(Dataset entries)
══════
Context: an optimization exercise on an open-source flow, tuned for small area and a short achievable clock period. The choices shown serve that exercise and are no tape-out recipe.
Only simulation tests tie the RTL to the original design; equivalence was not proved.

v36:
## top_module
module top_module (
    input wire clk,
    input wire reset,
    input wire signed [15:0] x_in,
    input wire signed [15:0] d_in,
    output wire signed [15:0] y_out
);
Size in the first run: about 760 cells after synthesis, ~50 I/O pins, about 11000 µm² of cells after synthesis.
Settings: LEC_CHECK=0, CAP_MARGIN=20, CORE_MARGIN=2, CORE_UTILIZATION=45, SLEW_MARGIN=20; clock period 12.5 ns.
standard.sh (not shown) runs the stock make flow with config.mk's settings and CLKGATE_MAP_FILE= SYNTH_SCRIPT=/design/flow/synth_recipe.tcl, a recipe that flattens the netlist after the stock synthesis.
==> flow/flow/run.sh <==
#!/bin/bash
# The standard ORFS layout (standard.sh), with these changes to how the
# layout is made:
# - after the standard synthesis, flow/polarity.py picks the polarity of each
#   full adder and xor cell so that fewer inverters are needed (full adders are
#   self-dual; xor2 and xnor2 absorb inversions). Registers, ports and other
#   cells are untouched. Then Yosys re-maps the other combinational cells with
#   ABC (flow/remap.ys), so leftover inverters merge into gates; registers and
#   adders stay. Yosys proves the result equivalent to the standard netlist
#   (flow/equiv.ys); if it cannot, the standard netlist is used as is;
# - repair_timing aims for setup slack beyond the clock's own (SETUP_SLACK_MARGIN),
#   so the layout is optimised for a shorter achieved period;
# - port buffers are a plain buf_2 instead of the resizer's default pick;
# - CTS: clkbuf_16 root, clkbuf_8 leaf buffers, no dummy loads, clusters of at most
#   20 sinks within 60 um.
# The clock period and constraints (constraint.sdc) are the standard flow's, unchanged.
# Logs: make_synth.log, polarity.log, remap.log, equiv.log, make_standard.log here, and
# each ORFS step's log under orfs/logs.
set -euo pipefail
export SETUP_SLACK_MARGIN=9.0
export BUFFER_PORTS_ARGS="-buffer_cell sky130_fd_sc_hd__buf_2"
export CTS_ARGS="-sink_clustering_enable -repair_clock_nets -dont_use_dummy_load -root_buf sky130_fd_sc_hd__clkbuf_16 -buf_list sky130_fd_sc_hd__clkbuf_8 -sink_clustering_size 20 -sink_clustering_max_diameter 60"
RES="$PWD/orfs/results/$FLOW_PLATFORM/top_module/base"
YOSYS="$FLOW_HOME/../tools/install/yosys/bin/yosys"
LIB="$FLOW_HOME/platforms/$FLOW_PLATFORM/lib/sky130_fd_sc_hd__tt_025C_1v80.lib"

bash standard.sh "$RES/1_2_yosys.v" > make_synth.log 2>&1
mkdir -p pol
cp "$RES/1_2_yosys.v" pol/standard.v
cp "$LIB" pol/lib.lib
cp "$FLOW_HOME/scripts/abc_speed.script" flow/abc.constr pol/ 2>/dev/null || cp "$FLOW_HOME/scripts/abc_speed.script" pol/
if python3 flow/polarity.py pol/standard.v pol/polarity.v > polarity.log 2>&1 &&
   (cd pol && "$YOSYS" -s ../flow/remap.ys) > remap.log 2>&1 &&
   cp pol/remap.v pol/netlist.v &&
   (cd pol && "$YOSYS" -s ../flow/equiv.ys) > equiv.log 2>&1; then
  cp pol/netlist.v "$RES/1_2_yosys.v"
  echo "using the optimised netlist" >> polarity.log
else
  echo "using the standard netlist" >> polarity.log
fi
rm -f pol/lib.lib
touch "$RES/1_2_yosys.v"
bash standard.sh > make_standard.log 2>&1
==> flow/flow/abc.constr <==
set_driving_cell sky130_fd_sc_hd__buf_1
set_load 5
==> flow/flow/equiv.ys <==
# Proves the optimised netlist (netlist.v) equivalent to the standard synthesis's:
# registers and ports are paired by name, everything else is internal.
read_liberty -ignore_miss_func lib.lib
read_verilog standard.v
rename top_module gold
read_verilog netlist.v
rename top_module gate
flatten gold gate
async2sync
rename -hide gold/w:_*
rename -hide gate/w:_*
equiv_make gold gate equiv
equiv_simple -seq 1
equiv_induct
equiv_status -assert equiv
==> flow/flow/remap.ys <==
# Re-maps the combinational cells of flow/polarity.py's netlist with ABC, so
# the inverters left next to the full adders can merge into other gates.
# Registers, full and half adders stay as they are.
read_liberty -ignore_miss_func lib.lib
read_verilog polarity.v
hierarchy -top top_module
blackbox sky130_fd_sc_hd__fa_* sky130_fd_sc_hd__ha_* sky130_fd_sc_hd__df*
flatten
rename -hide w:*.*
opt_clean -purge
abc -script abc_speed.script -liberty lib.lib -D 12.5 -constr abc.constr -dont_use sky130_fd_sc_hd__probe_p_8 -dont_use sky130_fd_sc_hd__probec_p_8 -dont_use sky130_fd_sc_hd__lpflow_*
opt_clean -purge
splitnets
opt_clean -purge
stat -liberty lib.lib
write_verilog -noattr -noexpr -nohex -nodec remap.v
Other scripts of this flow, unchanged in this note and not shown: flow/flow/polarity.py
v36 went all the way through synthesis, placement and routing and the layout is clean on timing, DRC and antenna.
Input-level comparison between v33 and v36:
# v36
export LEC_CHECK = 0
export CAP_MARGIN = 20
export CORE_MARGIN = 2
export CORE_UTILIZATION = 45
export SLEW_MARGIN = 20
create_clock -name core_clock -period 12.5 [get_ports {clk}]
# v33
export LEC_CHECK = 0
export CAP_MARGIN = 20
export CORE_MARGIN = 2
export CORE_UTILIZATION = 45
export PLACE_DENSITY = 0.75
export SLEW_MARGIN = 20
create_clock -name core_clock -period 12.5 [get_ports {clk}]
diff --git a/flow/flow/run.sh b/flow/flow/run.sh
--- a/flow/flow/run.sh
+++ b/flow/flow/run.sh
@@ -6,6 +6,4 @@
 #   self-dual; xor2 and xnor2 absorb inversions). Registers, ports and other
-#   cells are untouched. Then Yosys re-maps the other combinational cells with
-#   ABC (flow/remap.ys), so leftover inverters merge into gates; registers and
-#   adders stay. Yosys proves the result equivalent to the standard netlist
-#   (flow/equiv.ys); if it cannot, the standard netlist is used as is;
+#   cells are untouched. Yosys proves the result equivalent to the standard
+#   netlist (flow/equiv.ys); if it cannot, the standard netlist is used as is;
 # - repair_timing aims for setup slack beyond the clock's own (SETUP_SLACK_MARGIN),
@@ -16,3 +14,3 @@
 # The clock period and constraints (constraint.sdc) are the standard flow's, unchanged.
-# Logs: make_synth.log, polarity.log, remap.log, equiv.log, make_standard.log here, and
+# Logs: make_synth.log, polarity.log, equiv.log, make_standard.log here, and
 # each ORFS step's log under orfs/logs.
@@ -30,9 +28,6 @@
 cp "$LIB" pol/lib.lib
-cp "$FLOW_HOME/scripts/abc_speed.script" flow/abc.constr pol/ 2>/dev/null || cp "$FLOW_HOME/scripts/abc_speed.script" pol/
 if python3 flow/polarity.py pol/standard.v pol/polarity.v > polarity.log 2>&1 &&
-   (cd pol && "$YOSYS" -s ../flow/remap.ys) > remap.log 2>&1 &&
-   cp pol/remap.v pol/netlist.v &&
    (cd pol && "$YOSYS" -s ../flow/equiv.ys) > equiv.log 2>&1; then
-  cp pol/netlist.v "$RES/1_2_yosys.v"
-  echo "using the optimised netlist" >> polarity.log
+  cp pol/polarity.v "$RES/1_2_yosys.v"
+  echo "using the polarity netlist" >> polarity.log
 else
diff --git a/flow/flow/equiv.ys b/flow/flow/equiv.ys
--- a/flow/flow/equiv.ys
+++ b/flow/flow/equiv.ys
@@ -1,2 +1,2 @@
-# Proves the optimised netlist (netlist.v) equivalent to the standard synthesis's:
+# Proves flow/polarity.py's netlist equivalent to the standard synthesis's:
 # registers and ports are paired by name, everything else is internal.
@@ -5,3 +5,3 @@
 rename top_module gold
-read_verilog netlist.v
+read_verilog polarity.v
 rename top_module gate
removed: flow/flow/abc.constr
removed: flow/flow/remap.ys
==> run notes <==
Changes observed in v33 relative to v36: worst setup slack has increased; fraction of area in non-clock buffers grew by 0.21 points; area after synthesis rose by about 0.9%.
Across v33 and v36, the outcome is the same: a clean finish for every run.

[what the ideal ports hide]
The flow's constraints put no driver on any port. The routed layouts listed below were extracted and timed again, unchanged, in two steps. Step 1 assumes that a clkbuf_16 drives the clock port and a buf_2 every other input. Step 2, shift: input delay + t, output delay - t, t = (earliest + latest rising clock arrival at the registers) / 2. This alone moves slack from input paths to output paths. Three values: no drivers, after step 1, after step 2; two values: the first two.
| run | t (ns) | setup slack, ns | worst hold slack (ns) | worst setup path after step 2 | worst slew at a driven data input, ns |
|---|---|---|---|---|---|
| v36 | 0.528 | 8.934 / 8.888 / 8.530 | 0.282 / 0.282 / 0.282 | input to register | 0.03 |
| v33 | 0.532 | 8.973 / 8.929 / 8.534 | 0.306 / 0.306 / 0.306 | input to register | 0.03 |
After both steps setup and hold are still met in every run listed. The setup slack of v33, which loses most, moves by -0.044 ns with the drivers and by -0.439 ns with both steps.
══════
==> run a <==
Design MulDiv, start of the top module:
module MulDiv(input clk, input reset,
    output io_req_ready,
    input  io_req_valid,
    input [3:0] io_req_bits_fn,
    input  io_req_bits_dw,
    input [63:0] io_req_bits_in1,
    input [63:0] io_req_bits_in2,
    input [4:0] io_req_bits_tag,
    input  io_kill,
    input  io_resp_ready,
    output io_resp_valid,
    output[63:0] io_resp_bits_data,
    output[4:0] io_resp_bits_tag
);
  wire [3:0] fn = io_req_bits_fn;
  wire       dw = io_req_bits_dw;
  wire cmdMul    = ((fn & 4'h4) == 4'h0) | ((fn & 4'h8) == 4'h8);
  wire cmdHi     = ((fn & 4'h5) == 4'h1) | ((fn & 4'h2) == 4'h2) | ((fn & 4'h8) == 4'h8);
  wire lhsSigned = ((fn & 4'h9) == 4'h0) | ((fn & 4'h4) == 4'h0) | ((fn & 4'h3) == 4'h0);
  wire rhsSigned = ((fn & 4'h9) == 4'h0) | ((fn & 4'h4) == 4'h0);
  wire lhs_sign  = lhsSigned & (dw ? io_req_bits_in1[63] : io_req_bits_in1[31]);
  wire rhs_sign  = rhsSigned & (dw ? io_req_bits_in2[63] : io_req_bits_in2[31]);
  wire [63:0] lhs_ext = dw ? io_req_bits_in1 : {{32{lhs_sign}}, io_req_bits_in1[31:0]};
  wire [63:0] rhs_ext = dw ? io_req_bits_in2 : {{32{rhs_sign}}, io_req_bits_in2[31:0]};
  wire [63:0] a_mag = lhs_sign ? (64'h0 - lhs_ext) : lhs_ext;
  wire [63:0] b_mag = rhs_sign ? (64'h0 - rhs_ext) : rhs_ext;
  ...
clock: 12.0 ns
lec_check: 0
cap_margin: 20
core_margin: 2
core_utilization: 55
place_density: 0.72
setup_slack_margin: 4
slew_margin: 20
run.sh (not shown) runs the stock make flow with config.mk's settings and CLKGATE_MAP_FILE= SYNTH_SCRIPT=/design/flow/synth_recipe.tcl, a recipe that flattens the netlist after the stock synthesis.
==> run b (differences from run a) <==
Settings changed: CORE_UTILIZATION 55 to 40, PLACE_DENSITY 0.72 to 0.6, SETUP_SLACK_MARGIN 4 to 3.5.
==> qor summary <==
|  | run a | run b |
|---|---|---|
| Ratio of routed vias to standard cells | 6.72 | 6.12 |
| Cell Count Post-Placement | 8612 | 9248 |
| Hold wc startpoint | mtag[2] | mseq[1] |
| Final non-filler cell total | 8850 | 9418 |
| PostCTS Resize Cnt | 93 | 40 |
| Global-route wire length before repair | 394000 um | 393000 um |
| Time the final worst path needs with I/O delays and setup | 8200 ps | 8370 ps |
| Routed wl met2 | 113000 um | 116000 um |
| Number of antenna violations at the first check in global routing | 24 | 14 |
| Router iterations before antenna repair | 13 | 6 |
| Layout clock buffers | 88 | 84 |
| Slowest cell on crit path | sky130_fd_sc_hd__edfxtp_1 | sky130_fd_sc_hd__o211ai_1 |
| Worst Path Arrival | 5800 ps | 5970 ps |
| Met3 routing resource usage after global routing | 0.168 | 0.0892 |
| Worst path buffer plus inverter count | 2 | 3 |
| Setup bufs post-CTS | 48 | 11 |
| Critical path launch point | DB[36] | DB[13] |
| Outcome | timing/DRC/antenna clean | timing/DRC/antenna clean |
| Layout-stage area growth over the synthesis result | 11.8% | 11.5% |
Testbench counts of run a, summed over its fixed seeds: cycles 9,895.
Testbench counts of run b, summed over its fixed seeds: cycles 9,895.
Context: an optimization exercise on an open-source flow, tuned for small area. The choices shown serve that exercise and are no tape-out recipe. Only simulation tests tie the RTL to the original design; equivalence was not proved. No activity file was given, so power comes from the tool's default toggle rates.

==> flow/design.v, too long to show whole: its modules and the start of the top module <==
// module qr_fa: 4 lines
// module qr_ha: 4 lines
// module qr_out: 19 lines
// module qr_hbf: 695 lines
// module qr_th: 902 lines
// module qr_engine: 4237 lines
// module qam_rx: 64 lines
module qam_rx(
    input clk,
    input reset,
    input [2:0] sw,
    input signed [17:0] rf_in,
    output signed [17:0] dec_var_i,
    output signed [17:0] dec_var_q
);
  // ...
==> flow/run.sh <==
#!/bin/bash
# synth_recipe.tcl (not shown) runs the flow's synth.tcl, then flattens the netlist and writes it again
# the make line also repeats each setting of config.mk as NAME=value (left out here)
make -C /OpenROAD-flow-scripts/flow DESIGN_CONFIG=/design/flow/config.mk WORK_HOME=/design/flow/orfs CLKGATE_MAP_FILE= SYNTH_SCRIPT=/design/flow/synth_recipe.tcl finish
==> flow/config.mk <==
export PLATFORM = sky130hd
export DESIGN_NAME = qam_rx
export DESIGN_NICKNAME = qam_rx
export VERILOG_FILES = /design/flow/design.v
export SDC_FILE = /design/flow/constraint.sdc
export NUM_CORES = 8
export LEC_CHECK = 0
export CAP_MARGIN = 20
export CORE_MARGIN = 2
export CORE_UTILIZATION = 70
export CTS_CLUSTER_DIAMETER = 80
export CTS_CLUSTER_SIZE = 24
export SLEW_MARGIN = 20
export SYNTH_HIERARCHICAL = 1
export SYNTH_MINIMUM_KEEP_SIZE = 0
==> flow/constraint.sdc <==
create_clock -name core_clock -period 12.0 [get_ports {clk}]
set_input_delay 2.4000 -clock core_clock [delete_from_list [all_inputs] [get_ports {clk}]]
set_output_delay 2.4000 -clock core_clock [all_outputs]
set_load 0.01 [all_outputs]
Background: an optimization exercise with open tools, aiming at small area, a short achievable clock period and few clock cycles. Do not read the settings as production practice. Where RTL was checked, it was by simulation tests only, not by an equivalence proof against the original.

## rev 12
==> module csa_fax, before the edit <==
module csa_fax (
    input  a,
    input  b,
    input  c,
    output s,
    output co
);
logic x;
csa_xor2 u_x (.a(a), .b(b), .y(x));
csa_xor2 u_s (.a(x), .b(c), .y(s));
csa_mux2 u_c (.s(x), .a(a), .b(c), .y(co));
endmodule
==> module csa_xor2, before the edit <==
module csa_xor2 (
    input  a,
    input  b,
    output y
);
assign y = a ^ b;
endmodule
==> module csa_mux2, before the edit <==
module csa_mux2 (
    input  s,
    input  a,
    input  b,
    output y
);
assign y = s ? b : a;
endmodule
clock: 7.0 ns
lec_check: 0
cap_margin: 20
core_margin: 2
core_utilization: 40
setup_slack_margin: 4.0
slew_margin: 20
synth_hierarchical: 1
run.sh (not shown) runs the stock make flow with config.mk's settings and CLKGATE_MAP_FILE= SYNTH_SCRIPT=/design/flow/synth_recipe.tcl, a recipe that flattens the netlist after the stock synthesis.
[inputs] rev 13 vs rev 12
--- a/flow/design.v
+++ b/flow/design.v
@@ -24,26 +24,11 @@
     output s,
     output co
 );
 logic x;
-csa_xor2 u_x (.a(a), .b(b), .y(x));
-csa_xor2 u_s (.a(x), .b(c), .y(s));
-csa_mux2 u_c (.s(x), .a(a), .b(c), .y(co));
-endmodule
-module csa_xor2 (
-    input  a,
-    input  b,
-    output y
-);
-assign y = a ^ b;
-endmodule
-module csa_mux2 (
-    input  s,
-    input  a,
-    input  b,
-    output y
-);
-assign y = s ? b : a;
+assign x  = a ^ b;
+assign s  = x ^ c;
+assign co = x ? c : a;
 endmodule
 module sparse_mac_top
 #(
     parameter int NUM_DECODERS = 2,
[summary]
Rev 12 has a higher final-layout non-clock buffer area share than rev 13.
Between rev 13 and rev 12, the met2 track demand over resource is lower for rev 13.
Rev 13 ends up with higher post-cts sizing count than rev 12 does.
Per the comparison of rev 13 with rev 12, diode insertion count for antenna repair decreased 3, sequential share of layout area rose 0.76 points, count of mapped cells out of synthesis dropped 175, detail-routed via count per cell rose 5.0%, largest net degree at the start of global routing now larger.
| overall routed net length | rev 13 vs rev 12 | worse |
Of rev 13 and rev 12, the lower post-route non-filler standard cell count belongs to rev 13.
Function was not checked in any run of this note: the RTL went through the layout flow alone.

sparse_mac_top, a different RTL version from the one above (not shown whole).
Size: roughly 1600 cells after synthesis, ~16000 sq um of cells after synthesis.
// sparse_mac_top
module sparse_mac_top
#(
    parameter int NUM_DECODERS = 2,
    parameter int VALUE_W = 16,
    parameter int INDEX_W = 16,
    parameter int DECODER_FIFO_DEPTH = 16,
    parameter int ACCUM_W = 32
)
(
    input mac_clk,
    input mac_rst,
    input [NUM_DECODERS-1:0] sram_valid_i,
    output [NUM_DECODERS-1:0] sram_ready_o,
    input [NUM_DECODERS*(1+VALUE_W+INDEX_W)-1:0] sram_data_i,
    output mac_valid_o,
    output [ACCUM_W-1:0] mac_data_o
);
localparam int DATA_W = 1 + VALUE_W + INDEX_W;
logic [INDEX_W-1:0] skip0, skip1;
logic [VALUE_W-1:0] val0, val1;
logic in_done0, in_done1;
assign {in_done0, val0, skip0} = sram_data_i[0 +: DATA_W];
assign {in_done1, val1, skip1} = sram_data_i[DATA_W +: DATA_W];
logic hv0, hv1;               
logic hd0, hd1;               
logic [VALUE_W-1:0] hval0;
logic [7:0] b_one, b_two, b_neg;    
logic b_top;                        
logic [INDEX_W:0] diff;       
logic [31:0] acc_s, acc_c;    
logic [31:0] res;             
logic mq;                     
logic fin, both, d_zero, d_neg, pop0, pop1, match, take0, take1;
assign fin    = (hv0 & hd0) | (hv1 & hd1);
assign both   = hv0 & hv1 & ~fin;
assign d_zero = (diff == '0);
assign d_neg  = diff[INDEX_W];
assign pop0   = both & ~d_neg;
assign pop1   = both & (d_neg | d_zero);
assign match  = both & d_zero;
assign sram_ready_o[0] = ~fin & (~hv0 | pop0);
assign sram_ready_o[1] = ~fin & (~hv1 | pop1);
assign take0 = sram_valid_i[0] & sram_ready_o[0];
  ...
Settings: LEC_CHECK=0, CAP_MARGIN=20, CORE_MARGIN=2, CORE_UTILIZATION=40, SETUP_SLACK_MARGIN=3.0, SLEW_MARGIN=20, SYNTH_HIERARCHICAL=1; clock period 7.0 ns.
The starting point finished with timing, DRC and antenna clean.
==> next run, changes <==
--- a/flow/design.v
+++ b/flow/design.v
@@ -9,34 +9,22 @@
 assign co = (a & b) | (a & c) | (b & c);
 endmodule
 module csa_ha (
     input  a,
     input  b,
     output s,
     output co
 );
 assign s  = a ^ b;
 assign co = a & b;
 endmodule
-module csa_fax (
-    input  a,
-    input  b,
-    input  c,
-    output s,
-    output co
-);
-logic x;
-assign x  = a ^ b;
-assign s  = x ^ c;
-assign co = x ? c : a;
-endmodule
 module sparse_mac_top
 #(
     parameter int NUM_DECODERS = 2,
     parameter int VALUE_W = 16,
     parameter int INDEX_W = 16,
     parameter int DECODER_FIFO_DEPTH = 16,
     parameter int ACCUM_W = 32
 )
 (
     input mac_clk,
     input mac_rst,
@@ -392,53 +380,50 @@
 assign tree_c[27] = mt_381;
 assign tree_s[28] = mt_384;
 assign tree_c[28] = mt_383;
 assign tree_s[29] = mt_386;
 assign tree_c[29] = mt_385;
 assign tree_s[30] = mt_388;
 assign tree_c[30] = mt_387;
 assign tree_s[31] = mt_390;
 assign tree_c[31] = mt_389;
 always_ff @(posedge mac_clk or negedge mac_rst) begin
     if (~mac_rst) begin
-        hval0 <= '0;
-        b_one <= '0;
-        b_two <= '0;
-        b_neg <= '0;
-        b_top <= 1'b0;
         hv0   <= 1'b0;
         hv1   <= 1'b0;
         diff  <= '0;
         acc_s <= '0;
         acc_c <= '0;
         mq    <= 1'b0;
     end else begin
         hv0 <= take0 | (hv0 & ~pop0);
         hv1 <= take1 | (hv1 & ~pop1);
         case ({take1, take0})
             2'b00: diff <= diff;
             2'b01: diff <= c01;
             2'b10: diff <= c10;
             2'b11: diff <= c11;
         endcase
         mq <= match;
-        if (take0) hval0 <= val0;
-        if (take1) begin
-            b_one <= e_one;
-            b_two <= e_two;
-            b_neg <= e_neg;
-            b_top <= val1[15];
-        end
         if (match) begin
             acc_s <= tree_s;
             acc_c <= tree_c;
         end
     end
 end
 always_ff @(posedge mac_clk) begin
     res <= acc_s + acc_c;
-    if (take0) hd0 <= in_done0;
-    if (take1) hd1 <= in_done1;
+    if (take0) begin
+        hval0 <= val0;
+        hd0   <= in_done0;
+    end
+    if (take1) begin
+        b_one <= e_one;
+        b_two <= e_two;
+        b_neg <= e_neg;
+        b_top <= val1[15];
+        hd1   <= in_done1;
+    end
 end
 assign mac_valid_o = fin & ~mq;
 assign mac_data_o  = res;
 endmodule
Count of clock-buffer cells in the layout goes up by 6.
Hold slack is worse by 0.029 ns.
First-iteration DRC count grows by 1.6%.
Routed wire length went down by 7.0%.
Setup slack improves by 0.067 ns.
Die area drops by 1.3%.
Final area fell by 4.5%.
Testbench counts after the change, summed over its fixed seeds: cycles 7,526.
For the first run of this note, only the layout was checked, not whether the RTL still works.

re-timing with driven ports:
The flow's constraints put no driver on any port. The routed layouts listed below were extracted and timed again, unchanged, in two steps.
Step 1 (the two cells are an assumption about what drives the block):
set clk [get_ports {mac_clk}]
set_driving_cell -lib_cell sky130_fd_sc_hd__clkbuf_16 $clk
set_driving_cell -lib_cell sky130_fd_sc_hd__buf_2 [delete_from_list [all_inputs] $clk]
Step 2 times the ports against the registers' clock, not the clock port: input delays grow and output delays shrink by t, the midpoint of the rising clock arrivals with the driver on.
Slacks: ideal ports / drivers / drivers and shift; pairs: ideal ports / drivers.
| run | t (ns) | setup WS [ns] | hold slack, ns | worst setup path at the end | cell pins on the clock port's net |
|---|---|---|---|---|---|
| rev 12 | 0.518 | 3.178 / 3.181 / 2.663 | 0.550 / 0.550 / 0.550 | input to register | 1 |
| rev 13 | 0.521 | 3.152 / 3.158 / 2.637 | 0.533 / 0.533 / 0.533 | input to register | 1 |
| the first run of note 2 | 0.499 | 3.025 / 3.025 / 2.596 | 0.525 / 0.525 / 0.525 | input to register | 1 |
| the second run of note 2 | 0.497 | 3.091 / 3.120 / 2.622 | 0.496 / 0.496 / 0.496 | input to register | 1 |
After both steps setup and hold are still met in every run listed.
══════
Exercise brief: All lines above from the one containing "wire [63:0] lhs_ext" to the one containing "a | run b |" must be repeated exactly, both lines included, and no others.

Exercise solution:
  wire [63:0] lhs_ext = dw ? io_req_bits_in1 : {{32{lhs_sign}}, io_req_bits_in1[31:0]};
  wire [63:0] rhs_ext = dw ? io_req_bits_in2 : {{32{rhs_sign}}, io_req_bits_in2[31:0]};
  wire [63:0] a_mag = lhs_sign ? (64'h0 - lhs_ext) : lhs_ext;
  wire [63:0] b_mag = rhs_sign ? (64'h0 - rhs_ext) : rhs_ext;
  ...
clock: 12.0 ns
lec_check: 0
cap_margin: 20
core_margin: 2
core_utilization: 55
place_density: 0.72
setup_slack_margin: 4
slew_margin: 20
run.sh (not shown) runs the stock make flow with config.mk's settings and CLKGATE_MAP_FILE= SYNTH_SCRIPT=/design/flow/synth_recipe.tcl, a recipe that flattens the netlist after the stock synthesis.
==> run b (differences from run a) <==
Settings changed: CORE_UTILIZATION 55 to 40, PLACE_DENSITY 0.72 to 0.6, SETUP_SLACK_MARGIN 4 to 3.5.
==> qor summary <==
|  | run a | run b |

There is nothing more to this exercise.